免疫荧光实验的流程具体如下

　　免疫荧光实验是一种基于免疫学、生物化学和显微镜技术的强大方法，主要原理是利用荧光标记的抗体作为探针，定位和定性分析组织或细胞内特定抗原。实验中，先用已知的抗原或抗体标记上荧光素制成荧光标记物，再用这种荧光抗体或抗原作为分子探针检查细胞或组织内的相应抗原或抗体。荧光素受到激光的激发照射会发出明亮的荧光（红色或绿色），据此可以观察到荧光所在的细胞或组织，从而确定抗原或抗体的性质、定位，并利用定量技术测定其含量。

　　免疫荧光实验流程如下：

　　1、样品准备：

　　对单层生长细胞，在传代培养时，将细胞接种到预先放置有处理过的盖玻片的培养皿中，待细胞接近长成单层后取出盖玻片，PBS洗两次；对悬浮生长细胞，取对数生长细胞，用PBS离心洗涤（1000rpm,5min）2次，用细胞离心甩片机制备细胞片或直接制备细胞涂片。

　　2、固定：

　　根据需要选择适当的固定剂固定细胞。固定完毕后的细胞可置于含叠氮纳的PBS中4℃保存3个月。PBS洗涤3×5 min。

　　3、通透：

　　使用交联剂（如多聚甲醛）固定后的细胞，一般需要在加入抗体孵育前，对细胞进行通透处理，以保证抗体能够到达抗原部位。选择通透剂应充分考虑抗原蛋白的性质。通透的时间一般在5-15min。
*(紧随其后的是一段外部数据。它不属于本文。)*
Background: an optimization exercise with open tools, aiming at small area. Do not read the settings as production practice.
Only simulation tests tie the RTL to the original design; equivalence was not proved.
Power and IR drop assume default switching activity.

File: design/flow/design.v
package event_pkg;
    localparam int OBJ_LIMIT     = 8;
    localparam int SLOT_W        = 3;
    localparam int R_W           = 4;
    localparam int THETA_W       = 9;
    localparam int HP_W          = 2;
    localparam int SCORE_W       = 16;
    localparam int COUNT_W       = 4;
    localparam int FRAME_CTR_W   = 8;
    localparam int R_LIMIT       = 15;   
    localparam int LASER_R_MAX   = 15;
    localparam int THETA_MAX     = 359;
    localparam int LSR_WIDTH     = 10;   
    localparam int QUAD_DEG      = 90;
    localparam int LASER_DEG_OFS = 45;   
    localparam int SCORE_HIT     = 10;
    localparam int SCORE_KILL    = 100;
    localparam int MOVE_PHASE    = 128;  
    localparam int BLINK_PHASE   = 16;
    localparam int DEATH_PHASE   = 4;
    localparam int SWAY_BIT      = 6;
    localparam int ENTRY_W       = 11;
    localparam int LASER_FIELD_W = 7;
    localparam int FRAME_DATA_W  = LASER_FIELD_W + OBJ_LIMIT * ENTRY_W;
    typedef enum logic [1:0] {
        INACTIVE = 2'd0,
        ACTIVE   = 2'd1,
        DYING    = 2'd2
    } alien_state_e;
    typedef enum logic [1:0] {
        TYPE0 = 2'd0,   
        TYPE1 = 2'd1,   
        TYPE2 = 2'd2,   
        TYPE3 = 2'd3    
    } alien_type_e;
    typedef enum logic [1:0] {
        DIR0 = 2'd0,
        DIR1 = 2'd1,
        DIR2 = 2'd2,
        DIR3 = 2'd3
    } four_dir_e;
endpackage
import event_pkg::*;
module frame_timer
(
    input  logic clk_frame,
    input  logic rst,
    input  logic en,
    output logic move_step,
    output logic blink,
    output logic death_step,
    output logic sway,
    output logic double_step
);
    logic [FRAME_CTR_W-1:0] frame_ctr;
    logic [FRAME_CTR_W-1:0] frame_inc;
    logic [FRAME_CTR_W:0]   carry;
    always_comb begin
        carry[0] = 1'b1;
        for (int k = 0; k < FRAME_CTR_W; k++) begin
            frame_inc[k] = frame_ctr[k] ^ carry[k];
            carry[k+1]   = frame_ctr[k] & carry[k];
        end
    end
    always_ff @(posedge clk_frame or posedge rst) begin
        if (rst) begin
            frame_ctr <= '1;
        end else if (en) begin
            frame_ctr <= frame_inc;
        end
    end
    assign move_step   = frame_ctr == FRAME_CTR_W'(MOVE_PHASE);
    assign blink       = frame_ctr[4:0] == 5'(BLINK_PHASE);
    assign death_step  = frame_ctr[2:0] == 3'(DEATH_PHASE);
    assign sway        = frame_ctr[SWAY_BIT];
    assign double_step = frame_ctr[0];
endmodule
通透后用PBS洗涤3×5 min。

　　4、封闭：

　　使用封闭液对细胞进行封闭，时间一般为30min。

　　5、一抗结合：

　　室温孵育1h或者4℃过夜。PBST漂洗3次，每次冲洗5min。

　　6、二抗结合：

　　间接免疫荧光需要使用二抗。室温避光孵育1h。PBST漂洗3次，每次冲洗5min后，再用蒸馏水漂洗一次。

　　7、封片及检测：

　　滴加封片剂一滴，封片，荧光显微镜检查。